[Collected data entries]

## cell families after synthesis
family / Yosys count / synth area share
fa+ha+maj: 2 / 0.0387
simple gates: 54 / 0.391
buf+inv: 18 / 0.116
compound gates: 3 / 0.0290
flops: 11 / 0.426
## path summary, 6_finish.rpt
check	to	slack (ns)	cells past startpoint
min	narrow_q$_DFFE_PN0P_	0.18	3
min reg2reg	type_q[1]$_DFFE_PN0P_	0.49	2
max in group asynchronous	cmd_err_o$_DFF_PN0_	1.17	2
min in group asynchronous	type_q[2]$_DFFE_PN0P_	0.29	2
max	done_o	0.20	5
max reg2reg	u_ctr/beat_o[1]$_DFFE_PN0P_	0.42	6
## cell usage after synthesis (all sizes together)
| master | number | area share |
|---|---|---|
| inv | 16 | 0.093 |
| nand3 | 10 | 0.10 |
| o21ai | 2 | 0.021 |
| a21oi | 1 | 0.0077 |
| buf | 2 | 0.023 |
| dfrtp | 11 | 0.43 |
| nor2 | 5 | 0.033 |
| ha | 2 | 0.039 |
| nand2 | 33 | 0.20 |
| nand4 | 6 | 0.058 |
### src/rtl/can_txbit_fifo.sv
module can_txbit_fifo #(
   parameter int DEPTH = 128
) (
   input  logic clk,
   input  logic rst_n,
   input  logic flush,
   input  logic wr_en,
   input  logic wr_bit,
   input  logic rd_en,
   output logic rd_bit,
   output logic empty,
   output logic full
);
   localparam int PW = (DEPTH > 1) ? $clog2(DEPTH) : 1;
   localparam int LW = $clog2(DEPTH + 1);
   localparam logic [LW-1:0] LVL_MAX = LW'(DEPTH);
   localparam logic [PW-1:0] PTR_LAST = PW'(DEPTH - 1);

   logic [DEPTH-1:0] mem;
   logic [PW-1:0]    wp, rp, wp_nx, rp_nx;
   logic [LW-1:0]    level;
   logic             wr_ok, rd_ok;

   assign empty  = (level == '0);
   assign full   = (level == LVL_MAX);
   assign wr_ok  = wr_en & ~full & ~flush;
   assign rd_ok  = rd_en & ~empty & ~flush;
   assign rd_bit = mem[rp];

   generate
      if ((DEPTH & (DEPTH - 1)) == 0) begin : g_pow2_wrap
         assign wp_nx = wp + 1'b1;
         assign rp_nx = rp + 1'b1;
      end else begin : g_cmp_wrap
         assign wp_nx = (wp == PTR_LAST) ? '0 : wp + 1'b1;
         assign rp_nx = (rp == PTR_LAST) ? '0 : rp + 1'b1;
      end
   endgenerate

   always_ff @(posedge clk) begin
      if (!rst_n) begin
         wp    <= '0;
         rp    <= '0;
         level <= '0;
      end else if (flush) begin
         wp    <= '0;
         rp    <= '0;
         level <= '0;
      end else begin
         if (wr_ok) wp <= wp_nx;
         if (rd_ok) rp <= rp_nx;
         case ({wr_ok, rd_ok})
            2'b10:   level <= level + 1'b1;
            2'b01:   level <= level - 1'b1;
            default: level <= level;
         endcase
      end
   end

   always_ff @(posedge clk) begin
      if (wr_ok) mem[wp] <= wr_bit;
   end


   level_bound_chk: assert property (@(posedge clk) disable iff (!rst_n)
      level <= LVL_MAX);


   no_underflow_chk: assert property (@(posedge clk) disable iff (!rst_n)
      rd_en |-> !empty);
endmodule

### src/rtl/can_tx_bittimer.sv
module can_tx_bittimer #(
   parameter int CW = 8
) (
   input  logic          clk,
   input  logic          rst_n,
   input  logic          run,
   input  logic          restart,
   input  logic [CW-1:0] period,
   input  logic [CW-1:0] samp_off,
   input  logic          rx,
   input  logic          drive_rec,
   output logic [CW-1:0] cnt,
   output logic          at_sample,
   output logic          at_end
);
   logic rx_q;
   logic rx_fall;
   logic late_edge;

   assign rx_fall   = rx_q & ~rx;
   assign late_edge = run & drive_rec & rx_fall & (cnt > samp_off);
   assign at_sample = run & (cnt == samp_off);
   assign at_end    = run & ((cnt == period - 1'b1) | late_edge);

   always_ff @(posedge clk) begin
      if (!rst_n) begin
         cnt  <= '0;
         rx_q <= 1'b1;
      end else begin
         rx_q <= rx;
         if (restart || !run) cnt <= '0;
         else                 cnt <= cnt + 1'b1;
      end
   end


   resync_after_sample_chk: assert property (@(posedge clk) disable iff (!rst_n)
      (run && at_end && cnt != period - 1'b1) |-> (cnt > samp_off && drive_rec && !rx));
endmodule

### src/rtl/can_arb_tx.sv
module can_arb_tx
   import can_tx_pkg::*;
#(
   parameter int DEPTH = 128,
   parameter int CW    = 8
) (
   input  logic          clk,
   input  logic          rst_n,
   input  logic [CW-1:0] bit_period,
   input  logic [CW-1:0] sample_off,
   input  logic          wr_en,
   input  logic          wr_bit,
   input  logic          trig_sel,
   input  logic          permit_pulse,
   input  logic          match_pulse,
   input  logic          rx,
   output logic          tx,
   output logic          done,
   output logic          lost
);
   generate
      if (DEPTH < 128) begin : g_bad_depth
         $error("can_arb_tx: DEPTH must be at least 128");
      end
      if (CW < 2) begin : g_bad_cw
         $error("can_arb_tx: CW must be at least 2");
      end
   endgenerate

   txs_e          st;
   logic          cur_bit;
   logic          trig, start, advance, conflict, pop, flush;
   logic          q_bit, q_empty, q_full;
   logic [CW-1:0] cnt;
   logic          at_sample, at_end;
   logic          sending;

   assign sending  = (st == TXS_SEND);
   assign trig     = trig_sel ? match_pulse : permit_pulse;
   assign start    = !sending && trig && !q_empty;
   assign conflict = sending && at_sample && (cur_bit == BUS_RECESSIVE) && (rx == BUS_DOMINANT);
   assign advance  = sending && !conflict && at_end && !q_empty;
   assign pop      = start || advance;
   assign flush    = conflict;
   assign tx       = sending ? cur_bit : BUS_RECESSIVE;

   can_txbit_fifo #(.DEPTH(DEPTH)) u_fifo (
      .clk    (clk),
      .rst_n  (rst_n),
      .flush  (flush),
      .wr_en  (wr_en),
      .wr_bit (wr_bit),
      .rd_en  (pop),
      .rd_bit (q_bit),
      .empty  (q_empty),
      .full   (q_full)
   );

   can_tx_bittimer #(.CW(CW)) u_timer (
      .clk       (clk),
      .rst_n     (rst_n),
      .run       (sending),
      .restart   (pop),
      .period    (bit_period),
      .samp_off  (sample_off),
      .rx        (rx),
      .drive_rec (cur_bit),
      .cnt       (cnt),
      .at_sample (at_sample),
      .at_end    (at_end)
   );

   always_ff @(posedge clk) begin
      if (!rst_n) begin
         st      <= TXS_IDLE;
         cur_bit <= BUS_RECESSIVE;
         done    <= 1'b0;
         lost    <= 1'b0;
      end else begin
         done <= 1'b0;
         lost <= 1'b0;
         if (pop) cur_bit <= q_bit;
         case (st)
            TXS_IDLE: if (start) st <= TXS_SEND;
            TXS_SEND: begin
               if (conflict) begin
                  lost <= 1'b1;
                  st   <= TXS_IDLE;
               end else if (at_end && q_empty) begin
                  done <= 1'b1;
                  st   <= TXS_IDLE;
               end
            end
            default: st <= TXS_IDLE;
         endcase
      end
   end


   done_recessive_chk: assert property (@(posedge clk) disable iff (!rst_n)
      done |-> tx);


   lost_cause_chk: assert property (@(posedge clk) disable iff (!rst_n)
      lost |-> ($past(tx) && !$past(rx) && tx));


   lost_flushed_chk: assert property (@(posedge clk) disable iff (!rst_n)
      lost |-> q_empty);


   bit_stable_chk: assert property (@(posedge clk) disable iff (!rst_n)
      (sending && $past(sending) && cnt != '0) |-> $stable(tx));


   status_excl_chk: assert property (@(posedge clk) disable iff (!rst_n)
      !(done && lost));
endmodule
$ cat config.mk
export PLATFORM = sky130hd
export DESIGN_NAME = bscan_ring
export DESIGN_NICKNAME = d
export VERILOG_FILES = /design/src/rtl/bsr_pkg.sv /design/src/rtl/bsr_group.sv /design/src/rtl/bscan_ring.sv
export SDC_FILE = /design/constraint.sdc
export NUM_CORES = 1
export LEC_CHECK = 0
export ABC_AREA = 1
export BUFFER_PORTS_ARGS = -buffer_cell sky130_fd_sc_hd__buf_2
export CAP_MARGIN = 30
export CORE_ASPECT_RATIO = 0.7
export CORE_MARGIN = 2
export CORE_UTILIZATION = 53
export DETAILED_ROUTE_END_ITERATION = 16
export GPL_ROUTABILITY_DRIVEN = 0
export PLACE_DENSITY = 0.84
export SYNTH_ARGS = -nofsm -noshare
export SYNTH_HDL_FRONTEND = slang
export SYNTH_SLANG_ARGS = --single-unit
export TNS_END_PERCENT = 5
$ cat constraint.sdc
create_clock -name tck -period 1.6 [get_ports tck]
set_clock_uncertainty 0.1 [all_clocks]
set_input_delay 0.16 -clock tck [delete_from_list [all_inputs] [get_ports tck]]
set_output_delay 0.16 -clock tck [all_outputs]
set_load 0.01 [all_outputs]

> Work task
Using the entries above, quote each line verbatim from the first through the line that contains "33 | 0.20 |".

> The completed task
## cell families after synthesis
family / Yosys count / synth area share
fa+ha+maj: 2 / 0.0387
simple gates: 54 / 0.391
buf+inv: 18 / 0.116
compound gates: 3 / 0.0290
flops: 11 / 0.426
## path summary, 6_finish.rpt
check	to	slack (ns)	cells past startpoint
min	narrow_q$_DFFE_PN0P_	0.18	3
min reg2reg	type_q[1]$_DFFE_PN0P_	0.49	2
max in group asynchronous	cmd_err_o$_DFF_PN0_	1.17	2
min in group asynchronous	type_q[2]$_DFFE_PN0P_	0.29	2
max	done_o	0.20	5
max reg2reg	u_ctr/beat_o[1]$_DFFE_PN0P_	0.42	6
## cell usage after synthesis (all sizes together)
| master | number | area share |
|---|---|---|
| inv | 16 | 0.093 |
| nand3 | 10 | 0.10 |
| o21ai | 2 | 0.021 |
| a21oi | 1 | 0.0077 |
| buf | 2 | 0.023 |
| dfrtp | 11 | 0.43 |
| nor2 | 5 | 0.033 |
| ha | 2 | 0.039 |
| nand2 | 33 | 0.20 |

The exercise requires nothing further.